## What you should do
Return exactly the listing's lines, from its first line to the line holding "nor4_1,3,0.73", ends included.

## Records supplied
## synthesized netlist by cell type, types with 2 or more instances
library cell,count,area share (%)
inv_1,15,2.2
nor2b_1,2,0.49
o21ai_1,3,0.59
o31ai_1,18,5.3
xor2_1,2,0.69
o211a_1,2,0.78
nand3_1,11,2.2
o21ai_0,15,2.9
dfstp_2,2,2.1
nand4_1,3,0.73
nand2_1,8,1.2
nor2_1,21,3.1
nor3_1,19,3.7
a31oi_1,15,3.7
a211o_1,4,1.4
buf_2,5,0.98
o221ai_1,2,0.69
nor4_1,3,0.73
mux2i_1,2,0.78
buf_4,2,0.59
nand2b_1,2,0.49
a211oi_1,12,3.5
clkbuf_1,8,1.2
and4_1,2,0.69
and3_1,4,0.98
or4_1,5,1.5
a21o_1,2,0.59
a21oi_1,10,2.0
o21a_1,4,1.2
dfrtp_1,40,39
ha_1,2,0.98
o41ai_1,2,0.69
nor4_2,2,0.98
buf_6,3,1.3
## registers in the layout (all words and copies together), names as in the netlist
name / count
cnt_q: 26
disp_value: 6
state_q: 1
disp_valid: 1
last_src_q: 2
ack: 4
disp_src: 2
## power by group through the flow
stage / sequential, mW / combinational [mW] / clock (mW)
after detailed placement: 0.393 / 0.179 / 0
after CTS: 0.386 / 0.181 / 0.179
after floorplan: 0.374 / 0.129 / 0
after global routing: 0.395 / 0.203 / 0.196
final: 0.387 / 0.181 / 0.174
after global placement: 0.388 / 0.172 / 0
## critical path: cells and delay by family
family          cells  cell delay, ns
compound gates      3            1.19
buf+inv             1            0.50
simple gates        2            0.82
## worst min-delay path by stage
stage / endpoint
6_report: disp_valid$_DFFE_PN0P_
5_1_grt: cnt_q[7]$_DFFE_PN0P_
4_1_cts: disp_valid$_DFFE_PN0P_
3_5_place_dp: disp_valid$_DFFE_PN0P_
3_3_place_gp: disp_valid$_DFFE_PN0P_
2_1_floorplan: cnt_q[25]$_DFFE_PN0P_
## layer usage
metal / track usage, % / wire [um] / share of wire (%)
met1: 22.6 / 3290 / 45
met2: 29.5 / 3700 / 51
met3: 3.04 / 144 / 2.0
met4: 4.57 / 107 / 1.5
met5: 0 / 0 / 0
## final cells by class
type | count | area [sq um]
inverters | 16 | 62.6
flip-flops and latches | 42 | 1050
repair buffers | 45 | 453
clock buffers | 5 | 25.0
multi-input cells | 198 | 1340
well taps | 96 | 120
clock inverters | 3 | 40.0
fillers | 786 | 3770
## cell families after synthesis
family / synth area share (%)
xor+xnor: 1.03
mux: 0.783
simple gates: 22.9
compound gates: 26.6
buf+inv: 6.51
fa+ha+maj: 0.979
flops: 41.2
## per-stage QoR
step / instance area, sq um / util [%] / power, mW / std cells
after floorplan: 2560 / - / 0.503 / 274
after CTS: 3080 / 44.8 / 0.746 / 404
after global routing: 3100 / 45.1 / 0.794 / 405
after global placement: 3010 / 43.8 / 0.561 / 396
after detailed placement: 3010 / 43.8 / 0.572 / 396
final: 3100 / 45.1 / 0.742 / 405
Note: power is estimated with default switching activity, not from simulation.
## config.mk

```make
export PLATFORM = sky130hd
export DESIGN_NAME = sort_fifo_bank_flat
export DESIGN_NICKNAME = d
export VERILOG_FILES = /design/src/rtl/sort_fifo_bank_if.sv /design/src/rtl/sort_fifo_bank.sv /design/src/flat_wrapper.sv
export SDC_FILE = /design/constraint.sdc
export NUM_CORES = 1
export LEC_CHECK = 0
export CAP_MARGIN = 10
export CORE_ASPECT_RATIO = 0.8
export CORE_UTILIZATION = 40
export CTS_BUF_LIST = sky130_fd_sc_hd__clkbuf_8
export CTS_CLUSTER_DIAMETER = 150
export DETAILED_ROUTE_END_ITERATION = 8
export HOLD_SLACK_MARGIN = 0.06
export SYNTH_ARGS = -nofsm -noshare
export SYNTH_HDL_FRONTEND = slang
export SYNTH_SLANG_ARGS = --single-unit
```

## constraint.sdc

```tcl
create_clock -name clk -period 2.1 [get_ports clk]
set_input_delay 0.21 -clock clk [delete_from_list [all_inputs] [get_ports clk]]
set_output_delay 0.21 -clock clk [all_outputs]
set_load 0.03 [all_outputs]
```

## Exercise output
## synthesized netlist by cell type, types with 2 or more instances
library cell,count,area share (%)
inv_1,15,2.2
nor2b_1,2,0.49
o21ai_1,3,0.59
o31ai_1,18,5.3
xor2_1,2,0.69
o211a_1,2,0.78
nand3_1,11,2.2
o21ai_0,15,2.9
dfstp_2,2,2.1
nand4_1,3,0.73
nand2_1,8,1.2
nor2_1,21,3.1
nor3_1,19,3.7
a31oi_1,15,3.7
a211o_1,4,1.4
buf_2,5,0.98
o221ai_1,2,0.69
nor4_1,3,0.73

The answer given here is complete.